= Beginning of Section =

## src/rtl/mult_arbiter_pkg.sv

```systemverilog
// Shared types and helpers for the multiplier-sharing arbiter.
// State encoding, the default watchdog length and the grant-index width.
package mult_arb_pkg;

    typedef enum logic [1:0] {
        IDLE  = 2'd0,
        ISSUE = 2'd1,
        BUSY  = 2'd2,
        RESP  = 2'd3
    } state_t;

    localparam int DEFAULT_WDOG = 15;

    // Width of an index into n requesters; never narrower than one bit.
    function automatic int idx_w(input int n);
        return (n > 1) ? $clog2(n) : 1;
    endfunction

endpackage

```

## src/rtl/rr_arbiter.sv

```systemverilog
// Combinational round-robin picker: first request strictly after 'last', wrapping.
// Outputs a one-hot grant, its index, and whether any request is present.
module rr_arbiter
    import mult_arb_pkg::*;
#(
    parameter int NUM_REQ = 4,
    parameter int IDX_W   = idx_w(NUM_REQ)
) (
    input  logic [NUM_REQ-1:0] req,
    input  logic [IDX_W-1:0]   last,
    output logic [NUM_REQ-1:0] gnt,
    output logic [IDX_W-1:0]   gnt_idx,
    output logic               any
);

    logic [NUM_REQ-1:0] above_last;
    logic [NUM_REQ-1:0] masked;
    logic [NUM_REQ-1:0] pool;

    generate
        for (genvar gi = 0; gi < NUM_REQ; gi++) begin : g_mask
            assign above_last[gi] = (gi > int'(last));
        end
    endgenerate

    // Requests above the last grant win; otherwise wrap to the full vector.
    assign masked = req & above_last;
    assign pool   = (|masked) ? masked : req;
    assign any    = |req;

    // Lowest set bit of the pool.
    always_comb begin
        gnt     = '0;
        gnt_idx = '0;
        for (int i = NUM_REQ - 1; i >= 0; i--) begin
            if (pool[i]) begin
                gnt     = '0;
                gnt[i]  = 1'b1;
                gnt_idx = IDX_W'(i);
            end
        end
    end

endmodule

```

## src/rtl/mult_arbiter.sv

```systemverilog
// Shares one multiplier core among NUM_REQ requesters: round-robin accept,
// start pulse, watchdog-guarded wait for done, then a per-requester response.
module mult_arbiter
    import mult_arb_pkg::*;
#(
    parameter int NUM_REQ = 4,
    parameter int OP_W    = 16,
    parameter int RES_W   = 32,
    parameter int WDOG    = DEFAULT_WDOG
) (
    input  logic                      clk,
    input  logic                      rst_n,
    input  logic [NUM_REQ-1:0]        req_valid,
    input  logic [NUM_REQ*OP_W-1:0]   req_a,
    input  logic [NUM_REQ*OP_W-1:0]   req_b,
    output logic [NUM_REQ-1:0]        req_ready,
    output logic [NUM_REQ-1:0]        rsp_valid,
    input  logic [NUM_REQ-1:0]        rsp_ready,
    output logic [RES_W-1:0]          rsp_data,
    output logic                      rsp_err,
    input  logic                      abort,
    output logic                      mul_enable,
    output logic                      mul_start,
    output logic [OP_W-1:0]           mul_a,
    output logic [OP_W-1:0]           mul_b,
    input  logic                      mul_done,
    input  logic [RES_W-1:0]          mul_result,
    output logic                      busy,
    output logic [idx_w(NUM_REQ)-1:0] grant_id
);

    localparam int IDX_W = idx_w(NUM_REQ);
    localparam int WD_W  = $clog2(WDOG + 1);

    state_t             state_reg, state_next;
    logic [IDX_W-1:0]   last_reg, last_next;
    logic [IDX_W-1:0]   grant_id_reg, grant_id_next;
    logic [OP_W-1:0]    mul_a_reg, mul_a_next;
    logic [OP_W-1:0]    mul_b_reg, mul_b_next;
    logic [RES_W-1:0]   rsp_data_reg, rsp_data_next;
    logic               rsp_err_reg, rsp_err_next;
    logic [WD_W-1:0]    wdog_reg, wdog_next;

    logic [NUM_REQ-1:0] pick_onehot;
    logic [IDX_W-1:0]   pick_idx;
    logic               pick_any;
    logic [NUM_REQ-1:0] grant_onehot;
    logic [OP_W-1:0]    a_slice [NUM_REQ];
    logic [OP_W-1:0]    b_slice [NUM_REQ];

    generate
        for (genvar gi = 0; gi < NUM_REQ; gi++) begin : g_slice
            assign a_slice[gi] = req_a[gi*OP_W +: OP_W];
            assign b_slice[gi] = req_b[gi*OP_W +: OP_W];
        end
    endgenerate

    rr_arbiter #(
        .NUM_REQ (NUM_REQ),
        .IDX_W   (IDX_W)
    ) u_rr (
        .req     (req_valid),
        .last    (last_reg),
        .gnt     (pick_onehot),
        .gnt_idx (pick_idx),
        .any     (pick_any)
    );

    assign grant_onehot = NUM_REQ'(1) << grant_id_reg;

    always_ff @(posedge clk or negedge rst_n) begin
        if (!rst_n) begin
            state_reg    <= IDLE;
            last_reg     <= IDX_W'(NUM_REQ - 1);
            grant_id_reg <= '0;
            mul_a_reg    <= '0;
            mul_b_reg    <= '0;
            rsp_data_reg <= '0;
            rsp_err_reg  <= 1'b0;
            wdog_reg     <= '0;
        end else begin
            state_reg    <= state_next;
            last_reg     <= last_next;
            grant_id_reg <= grant_id_next;
            mul_a_reg    <= mul_a_next;
            mul_b_reg    <= mul_b_next;
            rsp_data_reg <= rsp_data_next;
            rsp_err_reg  <= rsp_err_next;
            wdog_reg     <= wdog_next;
        end
    end

    always_comb begin
        state_next    = state_reg;
        last_next     = last_reg;
        grant_id_next = grant_id_reg;
        mul_a_next    = mul_a_reg;
        mul_b_next    = mul_b_reg;
        rsp_data_next = rsp_data_reg;
        rsp_err_next  = rsp_err_reg;
        wdog_next     = wdog_reg;
        req_ready     = '0;
        rsp_valid     = '0;
        mul_enable    = 1'b0;
        mul_start     = 1'b0;
        busy          = (state_reg != IDLE);

        case (state_reg)
            IDLE: begin
                // Held low during reset so no requester sees a spurious accept.
                req_ready = rst_n ? pick_onehot : '0;
                if (pick_any) begin
                    mul_a_next    = a_slice[pick_idx];
                    mul_b_next    = b_slice[pick_idx];
                    grant_id_next = pick_idx;
                    state_next    = ISSUE;
                end
            end
            ISSUE: begin
                mul_enable = 1'b1;
                mul_start  = 1'b1;
                wdog_next  = WD_W'(WDOG);
                if (abort) begin
                    rsp_data_next = '0;
                    rsp_err_next  = 1'b1;
                    state_next    = RESP;
                end else begin
                    state_next = BUSY;
                end
            end
            BUSY: begin
                mul_enable = 1'b1;
                wdog_next  = wdog_reg - WD_W'(1);
                // done beats abort, abort beats watchdog expiry.
                if (mul_done) begin
                    rsp_data_next = mul_result;
                    rsp_err_next  = 1'b0;
                    state_next    = RESP;
                end else if (abort || (wdog_reg == WD_W'(1))) begin
                    rsp_data_next = '0;
                    rsp_err_next  = 1'b1;
                    state_next    = RESP;
                end
            end
            default: begin
                rsp_valid = grant_onehot;
                if (rsp_ready[grant_id_reg]) begin
                    last_next  = grant_id_reg;
                    state_next = IDLE;
                end
            end
        endcase
    end

    assign rsp_data = rsp_data_reg;
    assign rsp_err  = rsp_err_reg;
    assign mul_a    = mul_a_reg;
    assign mul_b    = mul_b_reg;
    assign grant_id = grant_id_reg;

endmodule

```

= End of Section =

→ EXERCISE DIRECTIONS:
In your response, reproduce the records exactly, every one.

→ TASK RESULT:
## src/rtl/mult_arbiter_pkg.sv

```systemverilog
// Shared types and helpers for the multiplier-sharing arbiter.
// State encoding, the default watchdog length and the grant-index width.
package mult_arb_pkg;

    typedef enum logic [1:0] {
        IDLE  = 2'd0,
        ISSUE = 2'd1,
        BUSY  = 2'd2,
        RESP  = 2'd3
    } state_t;

    localparam int DEFAULT_WDOG = 15;

    // Width of an index into n requesters; never narrower than one bit.
    function automatic int idx_w(input int n);
        return (n > 1) ? $clog2(n) : 1;
    endfunction

endpackage

```

## src/rtl/rr_arbiter.sv

```systemverilog
// Combinational round-robin picker: first request strictly after 'last', wrapping.
// Outputs a one-hot grant, its index, and whether any request is present.
module rr_arbiter
    import mult_arb_pkg::*;
#(
    parameter int NUM_REQ = 4,
    parameter int IDX_W   = idx_w(NUM_REQ)
) (
    input  logic [NUM_REQ-1:0] req,
    input  logic [IDX_W-1:0]   last,
    output logic [NUM_REQ-1:0] gnt,
    output logic [IDX_W-1:0]   gnt_idx,
    output logic               any
);

    logic [NUM_REQ-1:0] above_last;
    logic [NUM_REQ-1:0] masked;
    logic [NUM_REQ-1:0] pool;

    generate
        for (genvar gi = 0; gi < NUM_REQ; gi++) begin : g_mask
            assign above_last[gi] = (gi > int'(last));
        end
    endgenerate

    // Requests above the last grant win; otherwise wrap to the full vector.
    assign masked = req & above_last;
    assign pool   = (|masked) ? masked : req;
    assign any    = |req;

    // Lowest set bit of the pool.
    always_comb begin
        gnt     = '0;
        gnt_idx = '0;
        for (int i = NUM_REQ - 1; i >= 0; i--) begin
            if (pool[i]) begin
                gnt     = '0;
                gnt[i]  = 1'b1;
                gnt_idx = IDX_W'(i);
            end
        end
    end

endmodule

```

## src/rtl/mult_arbiter.sv

```systemverilog
// Shares one multiplier core among NUM_REQ requesters: round-robin accept,
// start pulse, watchdog-guarded wait for done, then a per-requester response.
module mult_arbiter
    import mult_arb_pkg::*;
#(
    parameter int NUM_REQ = 4,
    parameter int OP_W    = 16,
    parameter int RES_W   = 32,
    parameter int WDOG    = DEFAULT_WDOG
) (
    input  logic                      clk,
    input  logic                      rst_n,
    input  logic [NUM_REQ-1:0]        req_valid,
    input  logic [NUM_REQ*OP_W-1:0]   req_a,
    input  logic [NUM_REQ*OP_W-1:0]   req_b,
    output logic [NUM_REQ-1:0]        req_ready,
    output logic [NUM_REQ-1:0]        rsp_valid,
    input  logic [NUM_REQ-1:0]        rsp_ready,
    output logic [RES_W-1:0]          rsp_data,
    output logic                      rsp_err,
    input  logic                      abort,
    output logic                      mul_enable,
    output logic                      mul_start,
    output logic [OP_W-1:0]           mul_a,
    output logic [OP_W-1:0]           mul_b,
    input  logic                      mul_done,
    input  logic [RES_W-1:0]          mul_result,
    output logic                      busy,
    output logic [idx_w(NUM_REQ)-1:0] grant_id
);

    localparam int IDX_W = idx_w(NUM_REQ);
    localparam int WD_W  = $clog2(WDOG + 1);

    state_t             state_reg, state_next;
    logic [IDX_W-1:0]   last_reg, last_next;
    logic [IDX_W-1:0]   grant_id_reg, grant_id_next;
    logic [OP_W-1:0]    mul_a_reg, mul_a_next;
    logic [OP_W-1:0]    mul_b_reg, mul_b_next;
    logic [RES_W-1:0]   rsp_data_reg, rsp_data_next;
    logic               rsp_err_reg, rsp_err_next;
    logic [WD_W-1:0]    wdog_reg, wdog_next;

    logic [NUM_REQ-1:0] pick_onehot;
    logic [IDX_W-1:0]   pick_idx;
    logic               pick_any;
    logic [NUM_REQ-1:0] grant_onehot;
    logic [OP_W-1:0]    a_slice [NUM_REQ];
    logic [OP_W-1:0]    b_slice [NUM_REQ];

    generate
        for (genvar gi = 0; gi < NUM_REQ; gi++) begin : g_slice
            assign a_slice[gi] = req_a[gi*OP_W +: OP_W];
            assign b_slice[gi] = req_b[gi*OP_W +: OP_W];
        end
    endgenerate

    rr_arbiter #(
        .NUM_REQ (NUM_REQ),
        .IDX_W   (IDX_W)
    ) u_rr (
        .req     (req_valid),
        .last    (last_reg),
        .gnt     (pick_onehot),
        .gnt_idx (pick_idx),
        .any     (pick_any)
    );

    assign grant_onehot = NUM_REQ'(1) << grant_id_reg;

    always_ff @(posedge clk or negedge rst_n) begin
        if (!rst_n) begin
            state_reg    <= IDLE;
            last_reg     <= IDX_W'(NUM_REQ - 1);
            grant_id_reg <= '0;
            mul_a_reg    <= '0;
            mul_b_reg    <= '0;
            rsp_data_reg <= '0;
            rsp_err_reg  <= 1'b0;
            wdog_reg     <= '0;
        end else begin
            state_reg    <= state_next;
            last_reg     <= last_next;
            grant_id_reg <= grant_id_next;
            mul_a_reg    <= mul_a_next;
            mul_b_reg    <= mul_b_next;
            rsp_data_reg <= rsp_data_next;
            rsp_err_reg  <= rsp_err_next;
            wdog_reg     <= wdog_next;
        end
    end

    always_comb begin
        state_next    = state_reg;
        last_next     = last_reg;
        grant_id_next = grant_id_reg;
        mul_a_next    = mul_a_reg;
        mul_b_next    = mul_b_reg;
        rsp_data_next = rsp_data_reg;
        rsp_err_next  = rsp_err_reg;
        wdog_next     = wdog_reg;
        req_ready     = '0;
        rsp_valid     = '0;
        mul_enable    = 1'b0;
        mul_start     = 1'b0;
        busy          = (state_reg != IDLE);

        case (state_reg)
            IDLE: begin
                // Held low during reset so no requester sees a spurious accept.
                req_ready = rst_n ? pick_onehot : '0;
                if (pick_any) begin
                    mul_a_next    = a_slice[pick_idx];
                    mul_b_next    = b_slice[pick_idx];
                    grant_id_next = pick_idx;
                    state_next    = ISSUE;
                end
            end
            ISSUE: begin
                mul_enable = 1'b1;
                mul_start  = 1'b1;
                wdog_next  = WD_W'(WDOG);
                if (abort) begin
                    rsp_data_next = '0;
                    rsp_err_next  = 1'b1;
                    state_next    = RESP;
                end else begin
                    state_next = BUSY;
                end
            end
            BUSY: begin
                mul_enable = 1'b1;
                wdog_next  = wdog_reg - WD_W'(1);
                // done beats abort, abort beats watchdog expiry.
                if (mul_done) begin
                    rsp_data_next = mul_result;
                    rsp_err_next  = 1'b0;
                    state_next    = RESP;
                end else if (abort || (wdog_reg == WD_W'(1))) begin
                    rsp_data_next = '0;
                    rsp_err_next  = 1'b1;
                    state_next    = RESP;
                end
            end
            default: begin
                rsp_valid = grant_onehot;
                if (rsp_ready[grant_id_reg]) begin
                    last_next  = grant_id_reg;
                    state_next = IDLE;
                end
            end
        endcase
    end

    assign rsp_data = rsp_data_reg;
    assign rsp_err  = rsp_err_reg;
    assign mul_a    = mul_a_reg;
    assign mul_b    = mul_b_reg;
    assign grant_id = grant_id_reg;

endmodule

```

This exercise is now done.